Wondering if I have abandoned this blog? Nope. I have not. Been hyper busy saving the galaxy from a thousand nightmares that have attacked us lately. If you did not notice it is because they attacked all to me, in my dreams, and I need to sleep a lot so I have time enough to fight them before I wake up. I heard they also call this hibernating. But, as I know you have visited 53m2 (thanks Clavs for your concern), you deserve some lines. Not real objects drawings, but subconscious drawings that I do all the time and sometimes keep for redrawing, colouring, resizing etc. Which I can´t do because I am busy saving the galaxy. ZZZZZZZZZ…
One day my brother Jaime was born, and he was a baby. I wasn’t. I was seven, visiting him in that hospital and not much interested. I found it funnier to plug my hairpin into the jack. Getting almost killed I learned that mothers like to accumulate kids, not substituting them. Later, new brother and I shared the room. He was cool. If only he didn´t sleep with his eyes open. Maybe he did so because I was a sleepwalker. We little monsters got on. Old brother and me took care of him while he grew up, and up, and up. Up to two meters high, the height needed to pack his so many qualities: super witty, clever, smart, ambitious, popular and big-hearted. One of those persons you would buy a second-hand car from. So I have just bought his, which I won´t draw, cause it´s not parked inside the 53m2 (only cause door is too small). Instead I will draw these awesome laughing teeth he gave me for my birthday, which I associate with all the times Jaime has taken me out to party or has made me laugh. Whenever he called and noticed sad boredom. Now I feel he is the one who has been really taking care of me, since I chose not to grow up. Jimmy rocks. Forever.
After my last post I was expecting a million comments on my experience with cults, tons of admired readers asking if last week I had been brainwashed or had sex in group.
But nothing really happened. If I think it twice, in the first place most of the people don´t go to places like the Art of Living, like almost none would go to Scientology headquarters in Madrid . Yep. No comments on cults. Who would have seen that coming? Speaking about it with Mr 53m2, he smiled at my disenchantment on not getting comments, and suggested to write on how Fernando Alonso lost the championship in Abu Dhabi. He is right: watching Formula 1, as other sports, movies, series and realities on TV before a good siesta, are the cults people prefer to empty their minds of their miseries. Although I am not good about writing critics on sports, not am I super trendy (now watching The Sopranos for the first time!). I am just about visuals. So the time has come when I need to draw the most precious object at 53m2. Not that it is any high-tech gadget. Or a bunch of the different stuff Mr 53m2 likes to collect. It is a LCD Samsung TV, which from now on I will use more to be properly brainwashed.

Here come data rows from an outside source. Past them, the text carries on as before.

File: src/rtl/bit_stuff_tx.sv
// bit_stuff_tx: serial frame transmitter with zero-bit insertion.
// Parallel bytes are shifted out LSB first, one bit per clk. Inside a frame a 0
// is inserted after every RUN_LEN consecutive data 1s. Frames are delimited by
// FLAG, the idle line repeats FLAG, and an underrun sends ABORT_LEN ones.
//
// Ports:
//   clk           rising-edge clock
//   rst           synchronous active-low reset
//   in_data       byte to transmit, LSB first
//   in_last       in_data is the final byte of the frame
//   in_valid      in_data / in_last are valid
//   in_ready      byte is taken at this edge if in_valid=1 (state decode only)
//   tx_bit        registered serial line bit
//   stuffed       registered; current tx_bit is an inserted 0
//   frame_active  registered; current tx_bit is a data or stuffed bit
//   abort         registered; current tx_bit is an abort one
module bit_stuff_tx #(
    parameter int unsigned       DATA_W    = 8,
    parameter logic [DATA_W-1:0] FLAG      = DATA_W'(8'h7E),
    parameter int unsigned       RUN_LEN   = 5,
    parameter int unsigned       ABORT_LEN = 7
) (
    input  logic              clk,
    input  logic              rst,
    input  logic [DATA_W-1:0] in_data,
    input  logic              in_last,
    input  logic              in_valid,
    output logic              in_ready,
    output logic              tx_bit,
    output logic              stuffed,
    output logic              frame_active,
    output logic              abort
);

    localparam int unsigned IDX_MAX = (DATA_W > ABORT_LEN) ? DATA_W : ABORT_LEN;
    localparam int unsigned IDX_W   = $clog2(IDX_MAX);
    localparam int unsigned CNT_W   = $clog2(RUN_LEN + 1);

    localparam logic [IDX_W-1:0] LAST_BIT  = IDX_W'(DATA_W - 1);
    localparam logic [IDX_W-1:0] ABORT_END = IDX_W'(ABORT_LEN - 1);
    localparam logic [CNT_W-1:0] RUN_MAX   = CNT_W'(RUN_LEN);

    typedef enum logic [1:0] {
        S_IDLE  = 2'd0,
        S_DATA  = 2'd1,
        S_CLOSE = 2'd2,
        S_ABORT = 2'd3
    } state_e;

    // State describes the bit currently on tx_bit.
    state_e             state_q, state_d;
    logic [IDX_W-1:0]   idx_q, idx_d;
    logic [CNT_W-1:0]   ones_q, ones_d;
    logic               stuff_q, stuff_d;
    logic [DATA_W-1:0]  byte_q, byte_d;
    logic               last_q, last_d;
    logic               tx_bit_q, tx_bit_d;
    logic               frame_active_q, frame_active_d;
    logic               abort_q, abort_d;

    logic run_done_c;
    logic boundary_c;
    logic xfer_c;

    // A data 1 just completed a run: the next cycle must be a stuffed 0.
    assign run_done_c = (state_q == S_DATA) && !stuff_q && (ones_q == RUN_MAX);

    // Last cycle of the current flag or byte (a trailing stuffed 0 belongs to the byte).
    always_comb begin
        boundary_c = 1'b0;
        case (state_q)
            S_IDLE, S_CLOSE: boundary_c = (idx_q == LAST_BIT);
            S_DATA:          boundary_c = (idx_q == LAST_BIT) && !run_done_c;
            default:         boundary_c = 1'b0;
        endcase
    end

    assign in_ready = boundary_c && !((state_q == S_DATA) && last_q);
    assign xfer_c   = in_ready && in_valid;

    // Next-state: slot sequencing, stuffing and run counting.
    always_comb begin
        state_d = state_q;
        idx_d   = idx_q;
        ones_d  = ones_q;
        stuff_d = 1'b0;
        byte_d  = byte_q;
        last_d  = last_q;

        case (state_q)
            S_IDLE, S_CLOSE: begin
                if (boundary_c) begin
                    idx_d = '0;
                    if (xfer_c) begin
                        // Counter restarts with the first bit of the new frame.
                        state_d = S_DATA;
                        byte_d  = in_data;
                        last_d  = in_last;
                        ones_d  = in_data[0] ? CNT_W'(1) : '0;
                    end else begin
                        state_d = S_IDLE;
                        ones_d  = '0;
                    end
                end else begin
                    idx_d = idx_q + IDX_W'(1);
                end
            end
            S_DATA: begin
                if (run_done_c) begin
                    // Insert a 0; the shift index holds.
                    stuff_d = 1'b1;
                    ones_d  = '0;
                end else if (boundary_c) begin
                    idx_d = '0;
                    if (last_q) begin
                        state_d = S_CLOSE;
                        ones_d  = '0;
                    end else if (xfer_c) begin
                        // Run count carries across byte boundaries.
                        byte_d = in_data;
                        last_d = in_last;
                        ones_d = in_data[0] ? (ones_q + CNT_W'(1)) : '0;
                    end else begin
                        state_d = S_ABORT;
                        ones_d  = '0;
                    end
                end else begin
                    idx_d  = idx_q + IDX_W'(1);
                    ones_d = byte_q[idx_d] ? (ones_q + CNT_W'(1)) : '0;
                end
            end
            S_ABORT: begin
                if (idx_q == ABORT_END) begin
                    state_d = S_IDLE;
                    idx_d   = '0;
                end else begin
                    idx_d = idx_q + IDX_W'(1);
                end
            end
            default: begin
                state_d = S_IDLE;
                idx_d   = '0;
                ones_d  = '0;
            end
        endcase
    end

    // Registered line outputs derived from the next slot contents.
    always_comb begin
        tx_bit_d       = FLAG[idx_d];
        frame_active_d = 1'b0;
        abort_d        = 1'b0;
        case (state_d)
            S_DATA: begin
                tx_bit_d       = stuff_d ? 1'b0 : byte_d[idx_d];
                frame_active_d = 1'b1;
            end
            S_ABORT: begin
                tx_bit_d = 1'b1;
                abort_d  = 1'b1;
            end
            default: tx_bit_d = FLAG[idx_d];
        endcase
    end

    // State and output registers.
    always_ff @(posedge clk) begin
        if (!rst) begin
            state_q        <= S_IDLE;
            idx_q          <= '0;
            ones_q         <= '0;
            stuff_q        <= 1'b0;
            byte_q         <= '0;
            last_q         <= 1'b0;
            tx_bit_q       <= FLAG[0];
            frame_active_q <= 1'b0;
            abort_q        <= 1'b0;
        end else begin
            state_q        <= state_d;
            idx_q          <= idx_d;
            ones_q         <= ones_d;
            stuff_q        <= stuff_d;
            byte_q         <= byte_d;
            last_q         <= last_d;
            tx_bit_q       <= tx_bit_d;
            frame_active_q <= frame_active_d;
            abort_q        <= abort_d;
        end
    end

    assign tx_bit       = tx_bit_q;
    assign stuffed      = stuff_q;
    assign frame_active = frame_active_q;
    assign abort        = abort_q;

endmodule
File: config.mk
export PLATFORM = sky130hd
export DESIGN_NAME = bit_stuff_tx
export DESIGN_NICKNAME = d
export VERILOG_FILES = /design/src/rtl/bit_stuff_tx.sv
export SDC_FILE = /design/constraint.sdc
export NUM_CORES = 1
export LEC_CHECK = 0
export CORE_UTILIZATION = 58
export DETAILED_ROUTE_END_ITERATION = 16
export PLACE_DENSITY = 0.94
export SLEW_MARGIN = 10
export SYNTH_ARGS = -nofsm -noshare
export SYNTH_HDL_FRONTEND = slang
export SYNTH_SLANG_ARGS = --single-unit
File: constraint.sdc
create_clock -name clk -period 5.14 [get_ports clk]
set_clock_uncertainty 0.15 [all_clocks]
set_input_delay 1.028 -clock clk [delete_from_list [all_inputs] [get_ports clk]]
set_output_delay 1.028 -clock clk [all_outputs]
set_load 0.03 [all_outputs]
# Yosys cells after proc, flatten, opt, wreduce, memory -nomap -nowiden
# Memory sizes are Yosys's and may differ from the RTL's.
# Cells that the tools add are included.
[op_classes] muxes=47 order_cmp=2 n_reduce_logical=14 n_eq_ne=12 add_sub_neg=2
[op_table] op="$mux 8" n=5
[op_table] op="$mux 3" n=10
[op_table] op="$mux 1" n=17
[op_table] op="$pmux 8 s2" n=1
[op_table] op="$mux 2" n=6
[op_table] op="$eq 3x3->1 const B" n=3
[op_table] op="$pmux 3 s3" n=1
[op_table] op="$lt 3x4->1 const B" n=2
[op_table] op="$ne 2x2->1 const B" n=4
[op_table] op="$add 3x1->3 const B" n=2
[op_table] op="$bmux 1 s3" n=2
[op_table] op="$eq 2x2->1 const B" n=3
[op_table] op="$logic_and 1x1->1" n=6
[op_table] op="$pmux 1 s2" n=3
[op_table] op="$pmux 2 s3" n=1
[op_table] op="$pmux 3 s2" n=1
[op_table] op="$reduce_and 5->1" n=1
[op_table] op="$eq 2x1->1 const B" n=2
[op_table] op="$logic_not 1->1" n=3
[op_table] op="$logic_not 2->1" n=1
[op_table] op="$reduce_and 2->1" n=1
[op_table] op="$reduce_bool 2->1" n=1
[op_table] op="$reduce_or 2->1" n=1
[word_totals] output_inout_bits=5 regBits=21 rom_bits=8 memories=1 inputBits=12
[memory_table] memory="(name not given)" words=8 width=1 rd=1 rd_clocked_by_memory_dff=0 write_ports=0 line_no="162" rtl="default: tx_bit_d = FLAG[idx_d];"

# Longest topological paths before layout
[depth] word_depth=17 mapped_depth=9

# Worst setup path after synthesis
# OpenSTA, ideal clock, no wires.
[synth_timing] path_kind="reg2out" startpoint="reg stuff_q (netlist: stuffed)" endpoint="out in_ready" path_stages_with_launch=5 setup_slack_ns=2.212 path_buffers=1 t_required_ns=3.962 arrival_ns=1.750 cell_sequence="dfxtp_1 and3b_1 buf_2 or3_1 a21oi_1"
[synth_between] elab_chain_cells=7
[synth_rtl] item="start, declared" line_no="54" rtl="logic stuff_q, stuff_d;"
[synth_rtl] item="start signal, assigned" line_no="182" rtl="stuff_q <= stuff_d;"
[synth_rtl] item="$logic_not 1->1" line_no="66" rtl="assign run_done_c = (state_q == S_DATA) && !stuff_q && (ones_q == RUN_MAX);"
[synth_rtl] item="$logic_and 1x1->1 (2 in a row)" line_no="66"
[synth_rtl] item="$logic_not 1->1" line_no="73" rtl="S_DATA: boundary_c = (idx_q == LAST_BIT) && !run_done_c;"
[synth_rtl] item="$logic_and 1x1->1" line_no="73"
[synth_rtl] item="$pmux 1 s2" line_no="71" rtl="case (state_q)"
[synth_rtl] item="$logic_and 1x1->1" line_no="78" rtl="assign in_ready = boundary_c && !((state_q == S_DATA) && last_q);"
[synth_rtl] item="end, declared" line_no="28" rtl="output logic in_ready,"
# No other way between the ends.

# Worst setup path after layout
[layout_timing] startpoint="reg ones_q[0]" endpoint="out in_ready"
[layout_between] elab_chain_cells=6
[layout_rtl] item="start, declared" line_no="53" rtl="logic [CNT_W-1:0] ones_q, ones_d;"
[layout_rtl] item="start signal, assigned" line_no="181" rtl="ones_q <= ones_d;"
[layout_rtl] item="$eq 3x3->1" line_no="66"
[layout_rtl] item="$logic_and 1x1->1" line_no="66"
[layout_rtl] item="$logic_not 1->1" line_no="73"
[layout_rtl] item="$logic_and 1x1->1" line_no="73"
[layout_rtl] item="$pmux 1 s2" line_no="71"
[layout_rtl] item="$logic_and 1x1->1" line_no="78"
# No other way between the ends.

==> metrics list <==
* Post-Synthesis Cells: about 140
- Of the post-synthesis cell area, the part taken by muxes is between 10 and 15%.
- Each instance of the synthesized netlist takes up on average 8.88 sq um.
- Data arrival, critical path: ~2.5 ns
- For this run the aggregate overflow at the end of global routing stands at 0.
* Unrepaired setup endpoints after global routing: no
- Cell breakdown of the critical path: ha_1 -> and3b_1 -> or3_1 -> a21oi_1 -> clkdlybuf4s50_1
* Hold path depth: 2
* Number of antenna diodes: 0
- After clock tree synthesis, the clock-pin slew on the worst setup and hold paths is ~0.12 ns.
- Number of antenna violations at the first check in global routing: 0
- Setup violations remaining at the end of the flow were counted as 0.
* Number of maximum-capacitance violations: 0
- Site Rows: 16
- The worst setup path is captured at a primary output.
* Max stage delay on crit path: around 0.70 ns
- Dividing the detail-routed wire length by the instance count gives roughly 16 um.
- Hpwl dp: 2230 um
- STA puts the critical path data required time at between 3 and 4 ns.
- Once the clock tree was built, the setup fixing pass inserted 0 buffers.
* H-Tree Level Count: 1
* Number of optimization iterations in the first detailed-route pass: 4
- Category of the most critical setup path: reg2out
* Post-CTS Hold Fix Bufs: 0
* Layout Utilization: between 70% and 80%
- In this run the most critical hold path is launched from ones_q[2].
* Number of port buffers: 16
- The number of slew-limit violations in the final report was 0.
- Post-synthesis instance area: between 1000 and 1500 sq um
- Placeable core region: 2000 sq um
* Most used standard cell by instance count after synthesis: sky130_fd_sc_hd__dfxtp_1
- For this run, design rule violations remaining after detail routing come to 0.
- Worst R2R Start: idx_q[0]
- Number of warnings printed during yosys synthesis: 0
- The die covers about 2400 sq um.
- The clock passes through at most 2 buffers.
* Result of the run: completed
- Cell with the biggest individual delay on the critical path: sky130_fd_sc_hd__clkdlybuf4s50_1
- Register bit count reported by yosys: 21
- Post-Synth Simple-Gate Area: 24.8%
- Worst reg2reg path depth: 8
- The share of the Yosys chip area taken by registers is 33.1%.
- The die is 48.8 um tall.
- Worst slew pin tran: 0.629 ns
- In this run the clock root is driven by a sky130_fd_sc_hd__clkbuf_4.
* TritonCTS clock tree: yes
- Vias per cell: about 6.1
* Crit path max fanout: 11
- Summed over all instances, the cell type with the most area after synthesis is sky130_fd_sc_hd__dfxtp_1.
* Worst R2R End: tx_bit
- The detailed router finished its first iteration with 59 violations.
- Dividing total power by cell area gives a power density of approximately 200 nW/um^2.
* Hold WC Path Type: reg2reg
* Fraction of the mapped netlist area in compound gates: roughly 21%
- Summed over all failing endpoints, the final setup total negative slack is 0 ns.
* Area share of the largest cell type after synthesis: 33.1%
- Post-cts gate resize count: 0
* Ratio of cells with drive above 1 in the final layout: under 10%
- The number of hold violations in the final report was 0.
- The detail route stage leaves a number of antenna-violating nets equal to 0.
* Static power due to leakage: approximately 0.54 nW
* Final cycle utilization of the critical path: 71.9%
- Layout net count: ~180
- Slew Limit Headroom: 58.1%
- Entering global routing, the biggest net connects 22 pins.
* Total routing usage reported by global routing: 27.5%
- First-pass GRT wire length: just under 5000 um
- Distinct cell type count of the synthesized netlist: 42
- The path with the worst hold slack has its endpoint at ones_q[2].
- VDD sags by at most ~0.21 mV.
- STA classifies the critical path startpoint as a flip-flop.
- Area added between synthesis and finish: 15.5%
- Clk sink count: 21
* Synth cell count leaders: sky130_fd_sc_hd__dfxtp_1, sky130_fd_sc_hd__nor2_1, sky130_fd_sc_hd__mux2i_1
* Setup slack of the most critical reg-to-reg path: around 2.2 ns
* Post-layout total power: 0.300 mW
- For this design the top-level I/O count stands at 17.
- For this configuration, the core starts out at a cell density of between 60 and 70%.
- After layout, the minimum clock period comes to 3.70 ns.
* Final WL: 3000 um
- At the later pin of the worst-skew pair, clock insertion delay measures 0.32 ns.
* Area share of fa/ha/maj cells after synthesis: under 10%
- After Yosys synthesis, XOR and XNOR cells account for 0% of the synthesized area.
- Leading register cell type out of synthesis: sky130_fd_sc_hd__dfxtp_1
- The layout has 154 filler cells.
- Leading cell types by total area after synthesis: sky130_fd_sc_hd__dfxtp_1, sky130_fd_sc_hd__mux2i_1, sky130_fd_sc_hd__ha_1
- Synthesized netlist net count: between 150 and 200
- For this run, asynchronously set or reset flops after synthesis account for 0%.
- The die is approximately 49 um wide.
* Number of flops mapped to enable cells by yosys: 0
- Via count of the first global-routing pass: around 1000
* Fmax: between 200 and 300 MHz
- Total vias in the final route: roughly 1100
- Inserted Clock Buffers: 3
- After synthesis, the largest family of logic cells by area is simple AND/OR/NAND/NOR gates.
* Routability-driven placement congestion ratio: 0.905
==> flip-flops by register name, indices dropped and copies added (netlist names) <==
signal,cells
tx_bit,1
frame_active,1
state_q,2
idx_q,3
abort,1
stuffed,1
last_q,1
byte_q,8
ones_q,3
==> logic make-up (layout without fill, tap and decap cells) <==
group,count (synthesis),count (layout)
AOI/OAI and AO/OA,35,35
adders and majority gates,5,5
buffers and inverters,13,27
DFF,21,21
muxes,13,13
and+or+nand+nor,56,56
==> critical path, delay by kind of cell, from the launching register on <==
| kind | cells | cell delay (ns) |
|---|---|---|
| buf+inv | 1 | 0.70 |
| fa+ha+maj | 1 | 0.23 |
| compound gates | 1 | 0.21 |
| flops | 1 | 0.37 |
| simple gates | 2 | 0.69 |
==> worst max path at each step <==
stage / from / endpoint / slack, ns / cells after the start
after floorplan: stuffed / in_ready / 2.21 / 4
after global placement: in_valid / tx_bit / 1.73 / 7
after detailed placement: in_valid / tx_bit / 1.57 / 7
after CTS: ones_q[0] / in_ready / 1.47 / 5
after global routing: ones_q[1] / in_ready / 1.32 / 6
final: ones_q[0] / in_ready / 1.44 / 5
==> stage by stage <==
stage / cells / hold slack (ns) / area, sq um / setup slack [ns]
6_report: 184 / 0.371 / 1470 / 1.44
5_1_grt: 184 / 0.402 / 1470 / 1.32
4_1_cts: 184 / 0.368 / 1470 / 1.47
3_5_place_dp: 180 / 0.354 / 1440 / 1.57
3_3_place_gp: 180 / 0.329 / 1440 / 1.73
2_1_floorplan: 143 / 0.316 / 1270 / 2.21
==> cells in the final DEF, fill, tap and decap left out, types with 3 or more instances in the layout <==
cell type                         instances
sky130_fd_sc_hd__a21oi_1                  9
sky130_fd_sc_hd__and2_1                   9
sky130_fd_sc_hd__clkbuf_4                 3
sky130_fd_sc_hd__clkdlybuf4s50_1         16
sky130_fd_sc_hd__dfxtp_1                 21
sky130_fd_sc_hd__ha_1                     5
sky130_fd_sc_hd__inv_1                    7
sky130_fd_sc_hd__mux2i_1                 10
sky130_fd_sc_hd__nand2_1                  7
sky130_fd_sc_hd__nand3_1                  4
sky130_fd_sc_hd__nand3b_1                 4
sky130_fd_sc_hd__nor2_1                  11
sky130_fd_sc_hd__nor2b_1                  8
sky130_fd_sc_hd__o21ai_0                  5
sky130_fd_sc_hd__o22ai_1                  4
==> per-layer routing <==
metal | vias to the layer above | part of all wire (%) | routed length, um | track usage [%]
met2 | 46 | 49 | 1470 | 44.4
li1 | 547 | - | - | -
met3 | 5 | 5.7 | 172 | 3.74
met5 | - | 0 | 0 | 0
met1 | 525 | 44 | 1310 | 36.9
met4 | 0 | 1.6 | 47 | 11.3
==> where the power goes <==
group	internal, mW	total (mW)	switching, mW
combinational	0.0227	0.0460	0.0233
sequential	0.166	0.170	0.00387
clock	0.0292	0.0838	0.0546
total	0.218	0.300	0.0818
==> cell type report <==
cell class | instances | area, sq um | area share (%)
repair buffers | 16 | 160 | 10.9
multi-input cells | 109 | 798 | 54.4
flip-flops and latches | 21 | 420 | 28.7
well taps | 27 | 33.8 | 2.30
clock inverters | 1 | 5.00 | 0.341
inverters | 7 | 26.3 | 1.79
clock buffers | 3 | 22.5 | 1.54
(Power assumes the default switching activity.)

I will not post nor draw for another week…getting into new troubles. This time I have been abducted by a Korean company to spend 5 days in Wien and Bratislava on one of those “love your job at a multinational” meditation trips. From black to white, I like to go.
Taking pictures is a joy. Mr 53m2 spends time on it, enjoys lots the technical aspects of photography and has this little collection of cameras. He is pretty good on landscapes and he mostly like to take pictures on his travels. I also love taking them. All the time. Mostly because pictures, as my drawings, replace my poor memory when I tend to feel miserable and forget that I have been to exciting places, seen inspiring things and met a few magnetic people in my life. Pictures can be a great emotional back up. Worry only about what they mean for you. Make them truly yours. Keep only the ones that make you feel better. Share the ones that make you feel an artist. Smile.